Say you are defining a language and you wish to have an unambiguous grammar. One approach is to derive a parser and a generator from your grammar, and then see that anything generated is parsed unambiguously. For example, in Haskell, Earley is a library that can automatically derive both a parser and a generator for a given grammar. The function that generates all strings in the language of length up to some number is at once a SmallCheck series, while defining a random generator of strings of a given language may be a non-trivial task of its own, either because of the danger of random combinatorial explosions or because, as in the case of Earley, the library used to define grammars does not provide easy access to the grammar itself, but only offers ready-made parsers and generators.
I'm well aware of a usual talk in favor of smallcheck, but over the years I've seen very few specific examples where it is superior to QuickCheck / hedgehog / falsify. If you are in 1% of clients whose use case is better served by smallcheck, good for you, but I'm not convinced it holds for the majority.
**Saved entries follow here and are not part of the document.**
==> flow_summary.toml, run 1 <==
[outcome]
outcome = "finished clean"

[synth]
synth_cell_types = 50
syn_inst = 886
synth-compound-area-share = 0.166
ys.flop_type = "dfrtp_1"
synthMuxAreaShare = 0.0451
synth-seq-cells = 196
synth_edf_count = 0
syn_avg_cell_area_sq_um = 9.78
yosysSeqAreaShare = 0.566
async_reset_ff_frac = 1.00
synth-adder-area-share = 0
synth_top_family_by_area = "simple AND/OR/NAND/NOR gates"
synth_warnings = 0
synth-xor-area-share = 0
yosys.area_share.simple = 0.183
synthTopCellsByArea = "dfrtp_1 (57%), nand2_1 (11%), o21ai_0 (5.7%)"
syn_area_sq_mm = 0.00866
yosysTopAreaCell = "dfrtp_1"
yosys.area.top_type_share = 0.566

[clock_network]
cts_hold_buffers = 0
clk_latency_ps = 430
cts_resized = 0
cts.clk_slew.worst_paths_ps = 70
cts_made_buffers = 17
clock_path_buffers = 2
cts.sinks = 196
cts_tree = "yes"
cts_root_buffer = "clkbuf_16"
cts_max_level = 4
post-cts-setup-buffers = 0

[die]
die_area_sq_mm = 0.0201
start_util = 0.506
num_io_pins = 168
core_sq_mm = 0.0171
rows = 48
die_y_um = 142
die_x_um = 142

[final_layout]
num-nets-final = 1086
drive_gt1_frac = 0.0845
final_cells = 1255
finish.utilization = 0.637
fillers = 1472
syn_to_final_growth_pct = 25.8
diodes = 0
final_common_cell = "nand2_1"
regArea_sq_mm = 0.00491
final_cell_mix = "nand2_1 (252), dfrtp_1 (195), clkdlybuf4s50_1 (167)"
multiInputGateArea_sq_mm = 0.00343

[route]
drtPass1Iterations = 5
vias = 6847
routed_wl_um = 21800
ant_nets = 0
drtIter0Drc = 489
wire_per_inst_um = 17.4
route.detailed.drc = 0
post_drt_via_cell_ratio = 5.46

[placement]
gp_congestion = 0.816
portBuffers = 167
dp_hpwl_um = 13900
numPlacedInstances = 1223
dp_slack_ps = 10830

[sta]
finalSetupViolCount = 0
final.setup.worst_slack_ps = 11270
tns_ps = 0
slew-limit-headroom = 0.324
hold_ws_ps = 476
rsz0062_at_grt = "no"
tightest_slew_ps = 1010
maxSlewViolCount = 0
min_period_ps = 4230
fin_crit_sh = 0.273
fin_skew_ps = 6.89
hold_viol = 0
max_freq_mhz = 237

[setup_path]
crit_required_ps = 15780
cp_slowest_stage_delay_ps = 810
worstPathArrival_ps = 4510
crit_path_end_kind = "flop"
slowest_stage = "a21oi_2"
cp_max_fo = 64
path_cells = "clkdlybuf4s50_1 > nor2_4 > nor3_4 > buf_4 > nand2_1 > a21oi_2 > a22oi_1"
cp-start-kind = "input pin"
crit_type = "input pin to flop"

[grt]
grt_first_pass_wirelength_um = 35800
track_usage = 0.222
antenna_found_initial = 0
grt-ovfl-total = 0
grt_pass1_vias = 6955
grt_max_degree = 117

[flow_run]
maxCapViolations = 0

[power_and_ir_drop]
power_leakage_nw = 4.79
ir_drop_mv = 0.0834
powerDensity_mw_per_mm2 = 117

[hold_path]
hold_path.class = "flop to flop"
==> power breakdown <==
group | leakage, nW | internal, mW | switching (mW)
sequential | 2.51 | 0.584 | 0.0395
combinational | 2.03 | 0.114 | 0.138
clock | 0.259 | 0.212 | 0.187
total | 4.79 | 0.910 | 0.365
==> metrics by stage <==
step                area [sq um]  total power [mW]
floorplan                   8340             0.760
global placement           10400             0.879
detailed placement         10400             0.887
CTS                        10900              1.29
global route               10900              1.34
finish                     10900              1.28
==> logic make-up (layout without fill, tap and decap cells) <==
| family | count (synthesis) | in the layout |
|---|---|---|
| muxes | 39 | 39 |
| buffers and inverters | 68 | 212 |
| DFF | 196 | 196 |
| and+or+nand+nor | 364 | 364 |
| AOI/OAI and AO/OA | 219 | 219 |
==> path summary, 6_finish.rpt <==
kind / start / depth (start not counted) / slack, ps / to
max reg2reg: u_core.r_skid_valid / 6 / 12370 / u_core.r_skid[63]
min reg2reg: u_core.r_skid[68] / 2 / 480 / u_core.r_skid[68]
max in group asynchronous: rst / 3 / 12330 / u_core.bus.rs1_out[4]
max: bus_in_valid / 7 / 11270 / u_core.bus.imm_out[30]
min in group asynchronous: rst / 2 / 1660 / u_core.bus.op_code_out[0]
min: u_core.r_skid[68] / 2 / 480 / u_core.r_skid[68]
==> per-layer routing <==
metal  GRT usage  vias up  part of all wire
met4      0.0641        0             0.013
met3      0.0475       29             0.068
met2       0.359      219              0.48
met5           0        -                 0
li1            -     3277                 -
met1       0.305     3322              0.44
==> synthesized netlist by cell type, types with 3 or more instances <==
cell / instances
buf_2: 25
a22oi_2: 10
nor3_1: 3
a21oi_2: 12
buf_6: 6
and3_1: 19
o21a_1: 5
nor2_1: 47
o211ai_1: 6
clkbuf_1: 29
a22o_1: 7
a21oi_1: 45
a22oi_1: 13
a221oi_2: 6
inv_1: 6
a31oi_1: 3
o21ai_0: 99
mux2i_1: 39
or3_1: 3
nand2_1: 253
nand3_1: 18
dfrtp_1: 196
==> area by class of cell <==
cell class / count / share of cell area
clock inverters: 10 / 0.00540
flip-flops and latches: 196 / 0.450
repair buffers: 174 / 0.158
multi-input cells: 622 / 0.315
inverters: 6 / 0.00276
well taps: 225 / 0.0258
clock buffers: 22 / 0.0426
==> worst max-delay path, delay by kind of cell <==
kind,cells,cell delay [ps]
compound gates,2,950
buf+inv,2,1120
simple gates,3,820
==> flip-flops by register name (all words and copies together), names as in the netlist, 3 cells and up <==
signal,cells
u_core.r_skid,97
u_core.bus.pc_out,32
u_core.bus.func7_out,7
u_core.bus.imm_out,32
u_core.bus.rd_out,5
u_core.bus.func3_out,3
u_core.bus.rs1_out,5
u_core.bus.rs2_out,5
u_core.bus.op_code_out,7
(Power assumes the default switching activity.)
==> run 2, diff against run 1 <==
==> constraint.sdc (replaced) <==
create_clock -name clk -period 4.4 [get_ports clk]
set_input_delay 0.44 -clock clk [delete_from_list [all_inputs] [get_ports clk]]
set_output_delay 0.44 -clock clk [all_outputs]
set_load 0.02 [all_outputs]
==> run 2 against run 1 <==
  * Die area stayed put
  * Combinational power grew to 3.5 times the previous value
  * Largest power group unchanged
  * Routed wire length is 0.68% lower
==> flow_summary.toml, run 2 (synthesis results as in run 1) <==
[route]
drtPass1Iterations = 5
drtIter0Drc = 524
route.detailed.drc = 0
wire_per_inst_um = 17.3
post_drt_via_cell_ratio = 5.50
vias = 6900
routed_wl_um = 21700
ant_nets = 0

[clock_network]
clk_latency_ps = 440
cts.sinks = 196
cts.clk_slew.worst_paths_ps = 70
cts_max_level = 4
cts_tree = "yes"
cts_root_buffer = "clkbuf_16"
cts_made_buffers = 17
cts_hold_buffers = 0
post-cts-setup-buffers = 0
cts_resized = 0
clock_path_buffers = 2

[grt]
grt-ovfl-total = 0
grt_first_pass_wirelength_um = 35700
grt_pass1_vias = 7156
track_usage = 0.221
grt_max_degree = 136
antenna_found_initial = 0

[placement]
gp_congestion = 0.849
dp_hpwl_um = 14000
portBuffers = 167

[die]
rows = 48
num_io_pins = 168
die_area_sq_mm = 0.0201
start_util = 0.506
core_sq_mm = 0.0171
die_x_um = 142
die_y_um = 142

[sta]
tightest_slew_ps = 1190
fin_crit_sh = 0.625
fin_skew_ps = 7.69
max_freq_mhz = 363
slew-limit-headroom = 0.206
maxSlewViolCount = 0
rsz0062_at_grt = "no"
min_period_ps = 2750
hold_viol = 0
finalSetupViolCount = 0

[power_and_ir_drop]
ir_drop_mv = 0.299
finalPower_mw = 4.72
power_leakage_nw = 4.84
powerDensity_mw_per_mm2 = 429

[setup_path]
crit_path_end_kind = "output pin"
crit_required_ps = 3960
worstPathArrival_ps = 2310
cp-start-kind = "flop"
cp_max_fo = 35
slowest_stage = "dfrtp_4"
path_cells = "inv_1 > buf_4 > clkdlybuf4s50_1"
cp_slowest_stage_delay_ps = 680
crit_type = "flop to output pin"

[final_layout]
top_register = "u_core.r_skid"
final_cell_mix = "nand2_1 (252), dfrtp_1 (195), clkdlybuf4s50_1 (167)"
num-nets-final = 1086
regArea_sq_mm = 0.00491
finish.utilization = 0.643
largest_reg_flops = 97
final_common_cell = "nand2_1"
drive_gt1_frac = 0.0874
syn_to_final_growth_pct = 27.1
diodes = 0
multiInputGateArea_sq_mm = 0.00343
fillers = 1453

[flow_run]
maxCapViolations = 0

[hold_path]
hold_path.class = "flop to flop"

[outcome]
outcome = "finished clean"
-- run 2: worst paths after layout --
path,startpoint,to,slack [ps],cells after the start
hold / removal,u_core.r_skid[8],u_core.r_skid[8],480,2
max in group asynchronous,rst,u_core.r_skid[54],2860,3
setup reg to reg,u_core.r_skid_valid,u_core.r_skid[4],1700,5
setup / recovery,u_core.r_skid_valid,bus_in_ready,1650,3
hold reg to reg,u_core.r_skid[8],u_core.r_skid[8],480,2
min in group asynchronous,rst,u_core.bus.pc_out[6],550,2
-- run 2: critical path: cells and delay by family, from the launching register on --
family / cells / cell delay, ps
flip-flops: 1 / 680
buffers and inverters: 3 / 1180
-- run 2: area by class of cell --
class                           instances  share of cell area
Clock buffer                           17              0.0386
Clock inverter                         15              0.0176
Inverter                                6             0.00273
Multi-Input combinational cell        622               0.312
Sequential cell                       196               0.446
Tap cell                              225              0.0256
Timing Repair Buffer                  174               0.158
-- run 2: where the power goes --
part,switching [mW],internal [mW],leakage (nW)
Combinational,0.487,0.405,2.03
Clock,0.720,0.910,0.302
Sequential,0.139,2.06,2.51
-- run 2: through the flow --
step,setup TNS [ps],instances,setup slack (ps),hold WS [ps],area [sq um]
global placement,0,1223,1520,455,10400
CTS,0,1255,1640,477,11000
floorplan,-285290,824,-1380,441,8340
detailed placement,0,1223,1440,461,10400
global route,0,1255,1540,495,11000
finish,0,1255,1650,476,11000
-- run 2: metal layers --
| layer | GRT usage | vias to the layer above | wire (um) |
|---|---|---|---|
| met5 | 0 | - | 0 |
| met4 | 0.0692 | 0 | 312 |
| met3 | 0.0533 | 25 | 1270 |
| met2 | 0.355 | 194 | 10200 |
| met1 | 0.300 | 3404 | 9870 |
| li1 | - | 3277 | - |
Dunno, over the years I tested a lot of algebraic laws for groups, rings and such and I do not recall any issues with QuickCheck generators. It would be interesting to look at your example.
As for series, the usual problem is that their length grows exponentially. You'll be out of memory well before generating any non-trivial input string. Again, I'd like to see a practical test case, where QuickCheck fails to deliver.
FWIW I think Earley can be adapted to generate random strings by choosing a random element of next in GenerationEnv.
Haskell is used by 1.6% of professional software developers.
Here is a practically occurring problem which QuickCheck detects only about 19 times out of 20. SmallCheck always detects it.
main = do
let n = minBound :: Int
quickCheck \ x -> x /= 0 Quick.==> n `div` x * x + n `mod` x == n
smallCheck 10 \ x -> x /= 0 Small.==> n `div` x * x + n `mod` x == n
Here is a definition of a SmallCheck series from an Earley grammar:
series_of_grammar ∷ (∀ r. Grammar r (Prod r x Char outputs)) → String → Series m (outputs, String)
series_of_grammar grammar tokens = SmallCheck.generate \depth → Earley.upTo depth (Earley.generator grammar tokens)
At present, QuickCheck does not offer anything like this.
Here is a practically occurring problem which QuickCheck detects only about 19 times out of 20.
I think 95% is good enough, if it eliminates a need in another testing framework.
At present, QuickCheck does not offer anything like this.
Trivially a QuickCheck generator can just pick up a random element of Earley.upTo depth. A better implementation would involve trimming GenerationEnv at each step to keep only one (arbitrary) continuation.
I'm not sure what's exactly the ask here. Is there anything preventing you from using smallcheck at the moment?
I am not talking to you in the spirit of a client requesting to be served. I am talking to you in the spirit of altruistic collaboration. The way you, as a maintainer, presented SmallCheck in the first page of documentation does not do justice to its value as a deterministic property checker. The world will become a tiny little bit better if you rephrase the documentation.
That is not to say that you should not mention randomized property checkers. It is always good to link to alternatives and suggest best practices. All I am saying is that SmallCheck has the distinct advantages of a deterministic property checker, and the current documentation does not reflect that.
The way you, as a maintainer, presented SmallCheck in the first page of documentation does not do justice to its value as a deterministic property checker.
I guess we just have to agree to disagree. As a sole active maintainer, I believe that the description is justifiable. Sorry, I don't think that discussing this disagreement further will be productive.
That is not to say that you should not mention randomized property checkers. It is always good to link to alternatives and suggest best practices. All I am saying is that SmallCheck has the distinct advantages of a deterministic property checker, and the current documentation does not reflect that.
I've added a link to the comparison to QuickCheck. I don't mind linking other good quality materials if there are any.
What evidence would have persuaded you?